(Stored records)
==> run.sh <==
#!/bin/bash
# OpenROAD 26Q1-2900-gdf79404cd8, Yosys 0.63+post, stock flow scripts
make -C /OpenROAD-flow-scripts/flow DESIGN_CONFIG=/design/flow/config.mk WORK_HOME=/design/flow/orfs finish
==> config.mk <==
export PLATFORM = sky130hd
export DESIGN_NAME = i_cache
export DESIGN_NICKNAME = i_cache
export VERILOG_FILES = /design/flow/design.v
export SDC_FILE = /design/flow/constraint.sdc
export NUM_CORES = 4
export LEC_CHECK = 1
export CORE_UTILIZATION = 30
==> design.v <==
module i_cache(IF_PC, i_cache_result, clk, reset_n, outside_hit, readM1, address1, data1);
	input [16-1:0] IF_PC;
	input clk;
	input reset_n;
	output outside_hit;
	output [16-1:0] i_cache_result;
	output readM1;
	output [16-1:0] address1;
	input [64-1:0] data1;
	assign readM1 = 1;
	reg [128-1:0] data_bank [0:2-1];
	reg [32-1:0] tag_bank [0:2-1];
	reg [16-1:0] i;
	wire [12:0] IF_PC_tag = IF_PC[16-1:16-13];
	wire [0:0] IF_PC_idx = IF_PC[16-14:16-14];
	wire [1:0] IF_PC_bo = IF_PC[16-15:0];
	wire hit_1 = (IF_PC_tag == tag_bank[IF_PC_idx][32-1:32-13]) && (tag_bank[IF_PC_idx][32-14] == 1);
	wire hit_2 = (IF_PC_tag == tag_bank[IF_PC_idx][32-17:32-29]) && (tag_bank[IF_PC_idx][32-30] == 1);
	wire hit = hit_1 | hit_2;
	wire [16-1:0] hit_result = hit ? (hit_1 
		? (IF_PC_bo==0 ? data_bank[IF_PC_idx][127:112] : (IF_PC_bo==1 ? data_bank[IF_PC_idx][111:96]: (IF_PC_bo == 2 ? data_bank[IF_PC_idx][95:80]: data_bank[IF_PC_idx][79:64])))	 
		: (IF_PC_bo==0 ? data_bank[IF_PC_idx][63:48] : (IF_PC_bo==1 ? data_bank[IF_PC_idx][47:32]: (IF_PC_bo == 2 ? data_bank[IF_PC_idx][31:16]: data_bank[IF_PC_idx][15:0])))		 
		): 0;	 
	reg [3:0] miss_cnt;
	assign i_cache_result = (hit==1 && miss_cnt==0) ? hit_result :0 ;
	assign outside_hit = (hit==1 && miss_cnt==0) ? 1 :0 ;
	assign address1 = (miss_cnt) ? IF_PC - (IF_PC % 4) : 0;
	reg [16-1:0] i_cache_miss_cnt;
	always @ (posedge clk) begin
		if(!reset_n) begin
			for(i = 0; i < 2; i = i + 1) begin
				data_bank[i] <= 64'h0000000000000000;
				tag_bank[i] <=  32'h00000000;
				miss_cnt <= 0;
			end
			i_cache_miss_cnt <= 0;
		end
		else begin
			if(miss_cnt==1) begin
				i_cache_miss_cnt = i_cache_miss_cnt+1;
			end
			if(!hit || (miss_cnt != 0)) begin
				begin	 
					if(tag_bank[IF_PC_idx][32-16] == 0) begin
						if(tag_bank[IF_PC_idx][32-15] == 1) begin  
						end 
						else if(miss_cnt == 3) begin 
							data_bank[IF_PC_idx][128-1 : 128-64] <= data1;
						end
						if (miss_cnt==4) begin	 
							tag_bank[IF_PC_idx][32-1:32-13] <= IF_PC_tag;
							tag_bank[IF_PC_idx][32-14] <= 1;	 
							tag_bank[IF_PC_idx][32-15] <= 0;	 
							tag_bank[IF_PC_idx][32-16] <= 1;	 
							tag_bank[IF_PC_idx][32-32] <= 0;
							miss_cnt <= 0;
						end
						else begin
							miss_cnt <= miss_cnt +1;
						end
					end
					else begin
						if(tag_bank[IF_PC_idx][32-15] == 1) begin  
						end 
						else if(miss_cnt == 3) begin 
							data_bank[IF_PC_idx][128-65 : 128-128] <= data1;
						end
						if (miss_cnt==4) begin	
							tag_bank[IF_PC_idx][32-17:3] <= IF_PC_tag;
							tag_bank[IF_PC_idx][2] <= 1;	 
							tag_bank[IF_PC_idx][1] <= 0;	 
							tag_bank[IF_PC_idx][0] <= 1;	 
							tag_bank[IF_PC_idx][32-16] <= 0;	 
							miss_cnt <= 0;
						end
						else begin
							miss_cnt <= miss_cnt +1;
						end
					end 
				end
			end
		end
	end
endmodule
==> constraint.sdc <==
current_design i_cache

set clk_period 8.5
set clk_io_pct 0.2

create_clock -name clk0 -period $clk_period [get_ports {clk}]

set non_clock_inputs [all_inputs -no_clocks]
set_input_delay [expr $clk_period * $clk_io_pct] -clock clk0 $non_clock_inputs
set_output_delay [expr $clk_period * $clk_io_pct] -clock clk0 [all_outputs]
==> summary.txt <==
run results: status=finished clean, cell-internal power=2.75 mW, die area=52,300 um2, Pre-Place Util=30.6%, sw frac=23.5%, Fill cells=4,817, dpl ws=~1.6 ns, CTS buffer count=36, Crit Path Class=primary input to output pin, layout cell share with drive strength beyond 1=12.4%, Largest cells by area=edfxtp_1 60%, mux4_2 9.3%, nor3_1 7.3%, largest net degree at the start of global routing=80, DR vias=10.0k, DRC Markers=0, f_max=144 MHz, hold violation total from the final report=0, CTS H-Tree Depth=2, synth cell count leaders=310 x edfxtp_1, 226 x nor3_1, 149 x nand2_1, routed len/inst=20.7 um, Post-CTS Hold Buffers=0, number of port buffers=112, Post-DRT Antenna Nets=0, Slew @ Worst Pin=0.895 ns, Combinational Power Share=just over 10%, core footprint=50,500 um2, OpenROAD warning count=26, Synth Flop Type=edfxtp_1, Synth Warn #=1, flip-flops with a built-in enable=310, die width=229 um, Finished Cell Area=about 18,000 um2, RSZ-0062 raised after global routing=no, Root Buffer=clkbuf_16, Die H=229 um, Synth async-reset ratio=0%, fin. max-slew vios=0, clock-pin slew on the worst setup and hold paths=0.06 ns, global route overflow=0, final WL=40,200 um, crit-path max cell delay=roughly 0.72 ns, post-route setup TNS=0 ns, # Post-CTS Setup Buffers=0, Top-area cell share=between 60% and 70%, P_leak=5.87 nW, CP max FO=about 46, CTS tree=done, first-pass GRT wire length=62,300 um, synthesis area per yosys=15,400 um2, worst path cell trace=buf_6, buf_4, mux2i_1, xnor2_1, a21oi_1, nand4_2, a21oi_4, o21a_1, clkdlybuf4s50_1, period utilisation layout=81.6%, gp weighted congestion=~0.88, Syn Std Cell Area=roughly 15,000 um2, vias in the first global route=10.2k, Setup violations, final=0, Reg power frac=50.2%, PwrDens=~200 nW/um2, Seq cells post-synth=318, Slew headroom=40.1%, First-pass DRT Iterations=5, worst setup margin=1.56 ns, Placed Area=between 15,000 and 20,000 um2, maxcap violations=0, Seq/Total Area, Yosys=61.4%, Clk pwr share=approximately 40%, CP Capture Type=output pin, I/O pin count=116, Min-Delay Path Class=register to register, Resized Gates After CTS=0, vias per cell=5.16, area grow syn2layout=18.4%, largest area contributor in the synthesized netlist=edfxtp_1, Slowest cell on crit path=a21oi_4, All-Layer GR Usage=16.5%, ant diodes=0, switching power=845 uW, initial antenna violation count=1, Crit path required time=6.80 ns, Synth top cell by count=edfxtp_1, Clock Skews=0.0282 ns, clk sinks=318, Max Root-Sink Buffers=3, DP HPWL=24,800 um, Worst VDD drop=0.119 mV, Worst Path Arrival=5.24 ns, drt first-iter violations=699, min Tclk post-route=6.94 ns, total power=approximately 3.6 mW, Worst Setup Start Kind=primary input, synthesized netlist cell count=roughly 1.2k, Synth cell types=37, Rows=82, post-synthesis area per instance=about 13 um2, Yosys Instances=about 1.2k, Clk Latency, worst-skew pair=0.53 ns
## path summary, 6_finish.rpt
| kind | from | to | slack (ns) | cells past startpoint |
|---|---|---|---|---|
| max reg2reg | tag_bank[1][31] | data_bank[1][116] | 4.18 | 8 |
| max | IF_PC[2] | i_cache_result[4] | 1.56 | 9 |
| min reg2reg | tag_bank[1][2] | tag_bank[1][2] | 0.46 | 1 |
| min | tag_bank[1][2] | tag_bank[1][2] | 0.46 | 1 |
## routing by layer
metal	share of wire [%]	global-route usage (%)
met5	0.032	0
met4	2.0	2.90
met3	12	8.31
met2	47	25.1
met1	39	22.2
## worst max-delay path: cells and delay by family
family	cells	cell delay [ns]
buf+inv	3	1.52
xor+xnor	1	0.11
mux	1	0.27
simple gates	1	0.39
compound gates	3	1.15
## flip-flops by register name (all words and copies together), names as in the netlist
signal,flops
tag_bank,58
miss_cnt,4
data_bank,256
## power groups by stage
stage | clock network (mW) | registers, mW | logic [mW]
4_1_cts | 1.45 | 1.81 | 0.366
5_1_grt | 1.51 | 1.81 | 0.391
6_report | 1.43 | 1.80 | 0.362
## final cells by class
cell class              instances  area, um2  area share [%]
flip-flops and latches        318       9470            51.8
multi-input cells             741       5520            30.2
repair buffers                142       1340            7.35
clock buffers                  51        987            5.40
well taps                     672        841            4.60
clock inverters                14       90.1           0.493
inverters                       5       18.8           0.103
## per-stage QoR
stage          hold WS (ns)  utilization [%]  instances
2_1_floorplan         0.427                -       1177
3_3_place_gp          0.446             34.0       1878
3_5_place_dp          0.447             34.0       1878
4_1_cts               0.461             36.2       1943
5_1_grt               0.479             36.2       1943
6_report              0.461             36.2       1943
## cell usage in the layout (no fill, tap or decap), types with 20 or more instances in the layout
master	Yosys	routed
clkbuf_16	0	36
nor4b_1	47	47
nor3_1	226	226
xnor2_1	24	24
nand2_1	149	148
clkdlybuf4s50_1	0	110
buf_4	14	30
nor2_1	23	21
edfxtp_1	310	310
mux2i_1	59	59
nand2b_1	20	20
and2_1	55	55
mux4_2	64	64
## cell families after synthesis
group,Yosys count,synth area share (%)
and+or+nand+nor,546,18.3
DFF,318,61.4
muxes,123,13.2
buffers and inverters,118,3.50
AOI/OAI and AO/OA,43,2.03
xor gates and xnor gates,24,1.36
adders and majority gates,2,0.162
other,2,0.0487
Power figures rest on the tool's default switching activity, not on a simulated workload.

### TO DO
Going through the entries above, show each line that contains "export".

### ANSWER BELOW
export PLATFORM = sky130hd
export DESIGN_NAME = i_cache
export DESIGN_NICKNAME = i_cache
export VERILOG_FILES = /design/flow/design.v
export SDC_FILE = /design/flow/constraint.sdc
export NUM_CORES = 4
export LEC_CHECK = 1
export CORE_UTILIZATION = 30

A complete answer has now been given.